阿加莎姑妈语气郑重,颇为敬仰。而我呢,其实没太听清她说了什么,她瞪我一眼,仿佛我试图从她虎口之下夺食。
“把嘴闭上,伯蒂,不要老傻张着嘴。你听见了吗?我要你去讨好迈克罗夫特·福尔摩斯先生。”
“呃,姑妈,什么叫讨好迈克罗夫特·福尔摩斯先生?”
“意思是,有位先生,叫做迈克罗夫特·福尔摩斯,我要你去讨好他。”
“何必呢?”
“收起你的蠢样。便是看见你这副丧家犬的模样,我才坚定自己的想法。伯蒂,你不能再这样下去了,要么成家,要么立业,你总得选一项。”
我瞬间吓得花容失色——是这么个词吧?脑子一下就通了。
阿加莎姑妈卷土重来,看不惯伯特伦在伦敦城晃里晃荡,誓要将这个罪恶的种子扼杀在摇篮。我猜她大概又琢磨着将我洗干净送到哪位小姐的餐桌上。
不过这回我猜错了。她说:“别说你是个忘恩负义的小子,这位迈克罗夫特·福尔摩斯先生你也认识。他是政府职员,具体职位不便透露,反正跟着他干,绝对大有前途。”
“怎么我就忘恩负义了?”
“你的脑子里到底能装什么事?忘记你当年是怎么从战场上下来的了?福尔摩斯先生和梅琪将军是大学同学,多亏了这层关系,当初两人对你在军队服役一事颇为照顾,让你的军旅生涯舒舒服服的。”
“可那生涯满打满算也才一个星期啊。”
“伯蒂,你能不能不要插话!”她训斥道,“闭嘴,听我说。最近,福尔摩斯先生的办公室人员流动,空出个秘书的位置,我寻思你也该给自己找份正经事业了,对吧?”
说到这里,她突然停住,面色僵硬。吉福斯端着上好的红茶进屋,把茶具搁在茶几上,给我们添茶。他瞥了我一眼,我们还没对上眼神,阿加莎姑妈就咳嗽一声。
“吉福斯。”她说,“这没你的事了。
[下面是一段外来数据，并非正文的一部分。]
`config.mk`:
```
export PLATFORM = sky130hd
export DESIGN_NAME = ips_sequencer
export DESIGN_NICKNAME = d
export VERILOG_FILES = /design/src/design/ips_pkg.sv /design/src/design/ips_sync3.sv /design/src/design/ips_sequencer.sv
export VERILOG_INCLUDE_DIRS = /design/src /design/src/design
export SDC_FILE = /design/constraint.sdc
export NUM_CORES = 1
export LEC_CHECK = 0
export ABC_CLOCK_PERIOD_IN_PS = 2450
export BUFFER_PORTS_ARGS = -buffer_cell sky130_fd_sc_hd__buf_2
export CORE_ASPECT_RATIO = 0.6
export CORE_UTILIZATION = 49
export DETAILED_ROUTE_END_ITERATION = 16
export PLACE_DENSITY = 0.79
export SLEW_MARGIN = 0
export SYNTH_ARGS = -nofsm -noshare
export SYNTH_HDL_FRONTEND = slang
export SYNTH_SLANG_ARGS = --single-unit
```
`constraint.sdc`:
```
create_clock -name core_clk -period 2.45 [get_ports core_clk]
set_input_delay 0.1225 -clock core_clk [delete_from_list [all_inputs] [get_ports core_clk]]
set_output_delay 0.1225 -clock core_clk [all_outputs]
set_load 0.02 [all_outputs]
```
## src/hw/rdio_defines.svh

```systemverilog
`ifndef RDIO_DEFINES_SVH
`define RDIO_DEFINES_SVH

// ==========================================================
// apb register byte offsets
`define RDIO_OFF_CTRL      8'h00
`define RDIO_OFF_STATUS    8'h04
`define RDIO_OFF_PROG_NO   8'h08
`define RDIO_OFF_LINE_NO   8'h0c
`define RDIO_OFF_OVRD      8'h10
`define RDIO_OFF_FAULT_NO  8'h14
`define RDIO_OFF_NUM_IN    8'h18
`define RDIO_OFF_PORT_CFG  8'h1c
`define RDIO_OFF_ZONE_CFG  8'h20
`define RDIO_OFF_JOG_STAT  8'h24

// ==========================================================
// control register bit positions
`define RDIO_CTRL_TEACH    0
`define RDIO_CTRL_PSERVO   1
`define RDIO_CTRL_PJOG     2

// ==========================================================
// port and zone configuration and program number reset values
`define RDIO_PORT_CFG_RST  16'hf0f0
`define RDIO_ZONE_CFG_RST  8'h70
`define RDIO_VALUE_RST     16'h0000

// ==========================================================
// most user-zone outputs that may be set up
`define RDIO_ZONE_MAX      8

`endif

```

## src/hw/rdio_pkg.sv

```systemverilog
// ==========================================================
// shared types of the dedicated i/o block
package rdio_pkg;

   // which value the numeric output presents
   typedef enum logic [2:0] {
      RDIO_SEL_NONE  = 3'b000,
      RDIO_SEL_PROG  = 3'b001,
      RDIO_SEL_LINE  = 3'b010,
      RDIO_SEL_OVRD  = 3'b011,
      RDIO_SEL_FAULT = 3'b100
   } rdio_sel_t;

   // dedicated inputs as they enter the synchroniser
   typedef struct packed {
      logic [15:0] num_in;
      logic [4:0]  air;
      logic [4:0]  hand;
      logic [7:0]  jog_minus;
      logic [7:0]  jog_plus;
      logic [1:0]  jog_mode;
      logic        door_open;
      logic        estop;
      logic        servo_req;
      logic        clear_req;
      logic        jog_permit;
      logic        fault_no_req;
      logic        ovrd_req;
      logic        line_req;
      logic        prog_req;
   } rdio_in_t;

   // mask of bits first..last of a 16-bit port, empty when reversed
   function automatic logic [15:0] rdio_field_mask(input logic [3:0] first, input logic [3:0] last);
      logic [15:0] m;
      m = 16'h0000;
      for (int i = 0; i < 16; i++) begin
         if ((4'(i) >= first) && (4'(i) <= last)) begin
            m[i] = 1'b1;
         end
      end
      return m;
   endfunction

endpackage

```

## src/hw/rdio_in_sync.sv

```systemverilog
`timescale 1ns/10ps
`default_nettype none

// ==========================================================
// two-stage synchroniser with a third stage for edge detection
module rdio_in_sync #(
   parameter int W = 8
) (
   input  wire logic         pclk,
   input  wire logic         presetn,
   input  wire logic [W-1:0] raw_in,
   output logic      [W-1:0] level_out,
   output logic      [W-1:0] rise_out
);

   typedef struct packed {
      logic [W-1:0] meta;   // first stage, read only by second
      logic [W-1:0] stab;   // settled sample
      logic [W-1:0] prev;   // previous settled sample
   } rdio_sync_st_t;

   rdio_sync_st_t st_ff;
   rdio_sync_st_t nxt_st;

   // shift the stages
   always_comb begin
      nxt_st      = st_ff;
      nxt_st.meta = raw_in;
      nxt_st.stab = st_ff.meta;
      nxt_st.prev = st_ff.stab;
   end

   // register the stages
   always_ff @(posedge pclk or negedge presetn) begin
      if (!presetn) begin
         st_ff <= '0;
      end else begin
         st_ff <= nxt_st;
      end
   end

   assign level_out = st_ff.stab;
   assign rise_out  = st_ff.stab & ~st_ff.prev;

endmodule // rdio_in_sync

`default_nettype wire

```

## src/hw/rdio_field_place.sv

```systemverilog
`timescale 1ns/10ps
`default_nettype none

// ==========================================================
// place a value on consecutive port bits first..last
module rdio_field_place #(
   parameter int MAX_BITS = 16
) (
   input  wire logic [15:0] value_in,
   input  wire logic [3:0]  first,
   input  wire logic [3:0]  last,
   output logic      [15:0] placed
);

   logic [3:0] eff_last;   // last bit after width limit

   // clip the field to MAX_BITS and shift the value into it
   always_comb begin
      eff_last = last;
      if ({1'b0, last} > ({1'b0, first} + 5'(MAX_BITS - 1))) begin
         eff_last = 4'(first + 4'(MAX_BITS - 1));
      end
      placed = (value_in << first) & rdio_pkg::rdio_field_mask(first, eff_last);
   end

endmodule // rdio_field_place

`default_nettype wire

```

## src/hw/rdio_top.sv

```systemverilog
// The address map and the APB slave port were chosen for this implementation.
`timescale 1ns/10ps
`default_nettype none
`include "rdio_defines.svh"

module rdio_top (
   input  wire logic        pclk,
   input  wire logic        presetn,
   // apb slave
   input  wire logic [7:0]  paddr,
   input  wire logic        psel,
   input  wire logic        penable,
   input  wire logic        pwrite,
   input  wire logic [31:0] pwdata,
   output logic      [31:0] prdata,
   output logic             pready,
   output logic             pslverr,
   // dedicated inputs from the sequencer
   input  wire logic [15:0] numeric_value_port,
   input  wire logic        program_number_request,
   input  wire logic        line_number_request,
   input  wire logic        override_value_request,
   input  wire logic        fault_number_request,
   input  wire logic        external_jog_permit,
   input  wire logic [1:0]  jog_mode_select,
   input  wire logic [7:0]  jog_plus_in,
   input  wire logic [7:0]  jog_minus_in,
   input  wire logic [4:0]  hand_fault_mech,
   input  wire logic [4:0]  air_pressure_fault_mech,
   input  wire logic        fault_clear_request,
   input  wire logic        servo_power_request,
   input  wire logic        estop_in,
   input  wire logic        door_open_in,
   // dedicated outputs to the sequencer
   output logic      [15:0] numeric_value_out,
   output logic             prog_no_ind,
   output logic             line_no_ind,
   output logic             ovrd_ind,
   output logic             fault_no_ind,
   output logic             jog_valid,
   output logic      [1:0]  jog_mode_echo,
   output logic      [7:0]  jog_plus_req,
   output logic      [7:0]  jog_minus_req,
   output logic      [4:0]  hand_fault_out,
   output logic      [4:0]  air_fault_out,
   output logic      [15:0] user_zone_indicator,
   output logic             estop_out,
   output logic             servo_on,
   output logic             fault_active,
   output logic             robot_halt
);

   // ==========================================================
   // state of the block
   typedef struct packed {
      // software registers
      logic                teach;        // teaching operation selected
      logic                pend_jog;     // pendant motion request
      logic [15:0]         prog_no;      // current program number
      logic [15:0]         line_no;      // executing line number
      logic [15:0]         ovrd;         // present override value
      logic [15:0]         fault_no;     // active fault number
      logic [15:0]         port_cfg;     // numeric port bit ranges
      logic [15:0]         zone_cfg;     // zone range and zone flags
      // block state
      rdio_pkg::rdio_sel_t sel;          // value on numeric output
      rdio_pkg::rdio_sel_t shown;        // selection whose value is on the pins
      logic                jog_ok;       // external jog permitted
      logic                servo;        // servo powered
      logic                fault;        // error state
      logic [15:0]         num_out;      // numeric output pins
      logic [15:0]         zone_out;     // user-zone output pins
      logic [1:0]          jmode;        // echoed jog mode
      logic [7:0]          jplus;        // plus jog requests
      logic [7:0]          jminus;       // minus jog requests
      logic [4:0]          hand;         // hand fault outputs
      logic [4:0]          air;          // air fault outputs
      logic                estop_o;      // stop output
      logic                halt;         // robot halted
      // bus answer
      logic [31:0]         rdata;        // read data for access phase
      logic                err;          // unmapped address seen
   } rdio_st_t;

   rdio_st_t          st_ff;             // registered state
   rdio_st_t          nxt_st;            // next state

   rdio_pkg::rdio_in_t raw_vec;          // dedicated inputs packed
   rdio_pkg::rdio_in_t lvl;              // synchronised levels
   rdio_pkg::rdio_in_t rise;             // synchronised rising edges

   logic [15:0]       num_src;           // value chosen for numeric output
   logic [15:0]       num_placed;        // value on the output bit range
   logic [15:0]       zone_placed;       // zone flags on their bit range
   logic [15:0]       num_in_val;        // value read from input bits
   logic              wr_acc;            // write taken this edge
   logic              rd_setup;          // setup phase of any access
   logic              door_stop;         // door open forces stop
   logic              pend_servo;        // pendant servo-on strobe

   // ==========================================================
   // input synchronisation
   assign raw_vec = '{num_in:       numeric_value_port,
                      air:          air_pressure_fault_mech,
                      hand:         hand_fault_mech,
                      jog_minus:    jog_minus_in,
                      jog_plus:     jog_plus_in,
                      jog_mode:     jog_mode_select,
                      door_open:    door_open_in,
                      estop:        estop_in,
                      servo_req:    servo_power_request,
                      clear_req:    fault_clear_request,
                      jog_permit:   external_jog_permit,
                      fault_no_req: fault_number_request,
                      ovrd_req:     override_value_request,
                      line_req:     line_number_request,
                      prog_req:     program_number_request};

   // every dedicated input passes two flops; edges come from a third
   rdio_in_sync #(
      .W         ($bits(rdio_pkg::rdio_in_t))
   ) u_sync (
      .pclk      (pclk),
      .presetn   (presetn),
      .raw_in    (raw_vec),
      .level_out (lvl),
      .rise_out  (rise)
   );

   // ==========================================================
   // numeric value port
   // input value: bits in_first..in_last shifted down to bit 0
   assign num_in_val = (lvl.num_in & rdio_pkg::rdio_field_mask(st_ff.port_cfg[3:0], st_ff.port_cfg[7:4]))
                       >> st_ff.port_cfg[3:0];

   // pick the value that the active request asked for
   always_comb begin
      case (st_ff.sel)
         rdio_pkg::RDIO_SEL_PROG:  num_src = st_ff.prog_no;
         rdio_pkg::RDIO_SEL_LINE:  num_src = st_ff.line_no;
         rdio_pkg::RDIO_SEL_OVRD:  num_src = st_ff.ovrd;
         rdio_pkg::RDIO_SEL_FAULT: num_src = st_ff.fault_no;
         default:                  num_src = 16'h0000;
      endcase
   end

   // output value lands on bits out_first..out_last
   rdio_field_place #(
      .MAX_BITS (16)
   ) u_num_place (
      .value_in (num_src),
      .first    (st_ff.port_cfg[11:8]),
      .last     (st_ff.port_cfg[15:12]),
      .placed   (num_placed)
   );

   // zone flags land on at most eight consecutive bits
   rdio_field_place #(
      .MAX_BITS (`RDIO_ZONE_MAX)
   ) u_zone_place (
      .value_in ({8'h00, st_ff.zone_cfg[15:8]}),
      .first    (st_ff.zone_cfg[3:0]),
      .last     (st_ff.zone_cfg[7:4]),
      .placed   (zone_placed)
   );

   // ==========================================================
   // bus decode
   assign rd_setup   = psel & ~penable;
   assign wr_acc     = psel & penable & pwrite;
   assign pend_servo = wr_acc && (paddr == `RDIO_OFF_CTRL) && pwdata[`RDIO_CTRL_PSERVO];
   // an open door stops the robot unless teaching
   assign door_stop  = lvl.door_open & ~st_ff.teach;

   // ==========================================================
   // next state
   always_comb begin
      nxt_st = st_ff;

      // register writes at the access edge
      if (wr_acc) begin
         case (paddr)
            `RDIO_OFF_CTRL: begin
               nxt_st.teach    = pwdata[`RDIO_CTRL_TEACH];
               nxt_st.pend_jog = pwdata[`RDIO_CTRL_PJOG];
            end
            `RDIO_OFF_PROG_NO:  nxt_st.prog_no  = pwdata[15:0];
            `RDIO_OFF_LINE_NO:  nxt_st.line_no  = pwdata[15:0];
            `RDIO_OFF_OVRD:     nxt_st.ovrd     = pwdata[15:0];
            `RDIO_OFF_FAULT_NO: nxt_st.fault_no = pwdata[15:0];
            `RDIO_OFF_PORT_CFG: nxt_st.port_cfg = pwdata[15:0];
            `RDIO_OFF_ZONE_CFG: nxt_st.zone_cfg = pwdata[15:0];
            default: begin
               nxt_st.err = st_ff.err;
            end
         endcase
      end

      // read data and error are prepared in the setup cycle
      if (rd_setup) begin
         nxt_st.err = 1'b0;
         case (paddr)
            `RDIO_OFF_CTRL:     nxt_st.rdata = {29'h0, st_ff.pend_jog, 1'b0, st_ff.teach};
            `RDIO_OFF_STATUS:   nxt_st.rdata = {24'h0, lvl.door_open, lvl.estop, st_ff.halt,
                                                st_ff.estop_o, st_ff.jog_ok, st_ff.fault,
                                                st_ff.servo, st_ff.sel != rdio_pkg::RDIO_SEL_NONE};
            `RDIO_OFF_PROG_NO:  nxt_st.rdata = {16'h0, st_ff.prog_no};
            `RDIO_OFF_LINE_NO:  nxt_st.rdata = {16'h0, st_ff.line_no};
            `RDIO_OFF_OVRD:     nxt_st.rdata = {16'h0, st_ff.ovrd};
            `RDIO_OFF_FAULT_NO: nxt_st.rdata = {16'h0, st_ff.fault_no};
            `RDIO_OFF_NUM_IN:   nxt_st.rdata = {16'h0, num_in_val};
            `RDIO_OFF_PORT_CFG: nxt_st.rdata = {16'h0, st_ff.port_cfg};
            `RDIO_OFF_ZONE_CFG: nxt_st.rdata = {16'h0, st_ff.zone_cfg};
            `RDIO_OFF_JOG_STAT: nxt_st.rdata = {4'h0, st_ff.air, st_ff.hand, st_ff.jmode,
                                                st_ff.jminus, st_ff.jplus};
            default: begin
               nxt_st.rdata = 32'h0000_0000;
               nxt_st.err   = 1'b1;
            end
         endcase
      end

      // numeric output request edges, first request wins a tie
      if (rise.prog_req) begin
         nxt_st.sel = rdio_pkg::RDIO_SEL_PROG;
      end else if (rise.line_req) begin
         nxt_st.sel = rdio_pkg::RDIO_SEL_LINE;
      end else if (rise.ovrd_req) begin
         nxt_st.sel = rdio_pkg::RDIO_SEL_OVRD;
      end else if (rise.fault_no_req) begin
         nxt_st.sel = rdio_pkg::RDIO_SEL_FAULT;
      end
      nxt_st.num_out = num_placed;
      // indicator moves with its value, so it never flags a stale number
      nxt_st.shown   = st_ff.sel;

      // jog permission holds after the input falls, dropped by estop
      if (rise.jog_permit) begin
         nxt_st.jog_ok = 1'b1;
      end else if (lvl.estop) begin
         nxt_st.jog_ok = 1'b0;
      end
      nxt_st.jmode = lvl.jog_mode;

      // jog requests pass only while on and permitted; both sides cancel
      nxt_st.jplus  = (st_ff.jog_ok && st_ff.servo) ? (lvl.jog_plus & ~lvl.jog_minus) : 8'h00;
      nxt_st.jminus = (st_ff.jog_ok && st_ff.servo) ? (lvl.jog_minus & ~lvl.jog_plus) : 8'h00;

      // mechanism faults follow their inputs
      nxt_st.hand = lvl.hand;
      nxt_st.air  = lvl.air;

      // user-zone outputs
      nxt_st.zone_out = zone_placed;

      // fault state: clear edge clears, a new cause wins over the clear
      if (rise.clear_req) begin
         nxt_st.fault = 1'b0;
      end
      if (lvl.estop || door_stop) begin
         nxt_st.fault = 1'b1;
      end

      // servo: switched on by request edges, forced off by stops
      if ((rise.servo_req || pend_servo) && !st_ff.fault) begin
         nxt_st.servo = 1'b1;
      end
      // opening the door drops the servo in either mode; teaching may then re-enable it from the pendant
      if (lvl.estop || door_stop || rise.door_open ||
          (lvl.door_open && !pend_servo && !st_ff.servo && rise.servo_req)) begin
         nxt_st.servo = 1'b0;
      end

      // stop output and halt state
      nxt_st.estop_o = lvl.estop | lvl.door_open;
      nxt_st.halt    = lvl.estop | door_stop | ~st_ff.servo;
   end

   // ==========================================================
   // state register
   always_ff @(posedge pclk or negedge presetn) begin
      if (!presetn) begin
         st_ff          <= '0;
         st_ff.sel      <= rdio_pkg::RDIO_SEL_NONE;
         st_ff.port_cfg <= `RDIO_PORT_CFG_RST;
         st_ff.zone_cfg <= {8'h00, `RDIO_ZONE_CFG_RST};
         st_ff.prog_no  <= `RDIO_VALUE_RST;
         st_ff.halt     <= 1'b1;
      end else begin
         st_ff <= nxt_st;
      end
   end

   // ==========================================================
   // outputs
   assign pready              = 1'b1;            // zero wait states
   assign prdata              = st_ff.rdata;
   assign pslverr             = st_ff.err & psel & penable;
   assign numeric_value_out   = st_ff.num_out;
   assign prog_no_ind         = st_ff.shown == rdio_pkg::RDIO_SEL_PROG;
   assign line_no_ind         = st_ff.shown == rdio_pkg::RDIO_SEL_LINE;
   assign ovrd_ind            = st_ff.shown == rdio_pkg::RDIO_SEL_OVRD;
   assign fault_no_ind        = st_ff.shown == rdio_pkg::RDIO_SEL_FAULT;
   assign jog_valid           = st_ff.jog_ok;
   assign jog_mode_echo       = st_ff.jmode;
   assign jog_plus_req        = st_ff.jplus;
   assign jog_minus_req       = st_ff.jminus;
   assign hand_fault_out      = st_ff.hand;
   assign air_fault_out       = st_ff.air;
   assign user_zone_indicator = st_ff.zone_out;
   assign estop_out           = st_ff.estop_o;
   assign servo_on            = st_ff.servo;
   assign fault_active        = st_ff.fault;
   assign robot_halt          = st_ff.halt;

endmodule // rdio_top

`default_nettype wire

```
我要和你家主人单独说会儿话。”
“是的,夫人。有需要请按电铃。”他恭敬退下。
黑色的制服下摆一消失在门缝,阿加莎姑妈挺了挺胸膛:“如果你非问我为什么叫你去,这就是答案。你得把吉福斯打发了。”
好像有人拿菠萝扎了下我的屁股,我跳起来:“什么?!”
“收声!”她疾言厉色起来,“遇见大事小事,福尔摩斯先生绝不会这样大呼小叫,倘若你能学习他三分人生哲理,也会受益一生。我的理由摆在这,你马上奔着三十岁去了,心智却还不满八岁。更叫人羞愧的是,你对一个做粗活的仆人马首是瞻、言听计从,一点尊严和脸面都不要。你走出去怎么抬得起头?”
我仿佛天塌了:“阿加莎姑妈,你知道我向来将吉福斯视如己出。”
“视如己出?”
“差不多的意思吧。就是表达我离不开他嘛。”
“这才要了命了。谁会离不开一介男仆?”
“我要有他一半聪明,就去竞选首相了。”
“啊哈,竞选首相是吗?”她冷笑。刺骨的恐惧从我的脊梁骨钻上来,可不是谁都能抵抗阿加莎姑妈的冷笑的。
“很好,你可以从私人秘书先做起。”她喝掉茶,站起身,“你有了工作,成为独立的人,就不会轻易被男仆摆布。等你学会什么才是责任感,就懂得这个家到底谁做主,届时我不催你,你自动就会将吉福斯赶走。”
“我——”
“这是时间和地址。”她递给我一张信封,“福尔摩斯先生也是牛津大学玛格达伦学院毕业的,明天你去学校,他想要见见你。”
说罢她起身,结束来访目的。我替她穿上大衣,打开门,这头猛犸象很快踱步进电梯,祸害城里其他人去了。
我关上门,大叫:“吉福斯!”
“先生?”他从厨房冒出。
“你都听见了吧?”
“听见什么,先生?”
“该死,你肯定在厨房里偷听。”
他把下巴一收,脸一板:“先生,我绝没有……”
“好啦,你没有。那我解释给你听。阿加莎姑妈此人,代表了噩耗的预兆。她早早跨进我的公寓,然后叫我去讨好什么见鬼的迈克罗夫特·福尔摩斯先生。他是政府官员,五行缺秘书,八字里少一点谨慎,不懂得离阿加莎姑妈远点,也不要招阿加莎姑妈的侄子当下属。”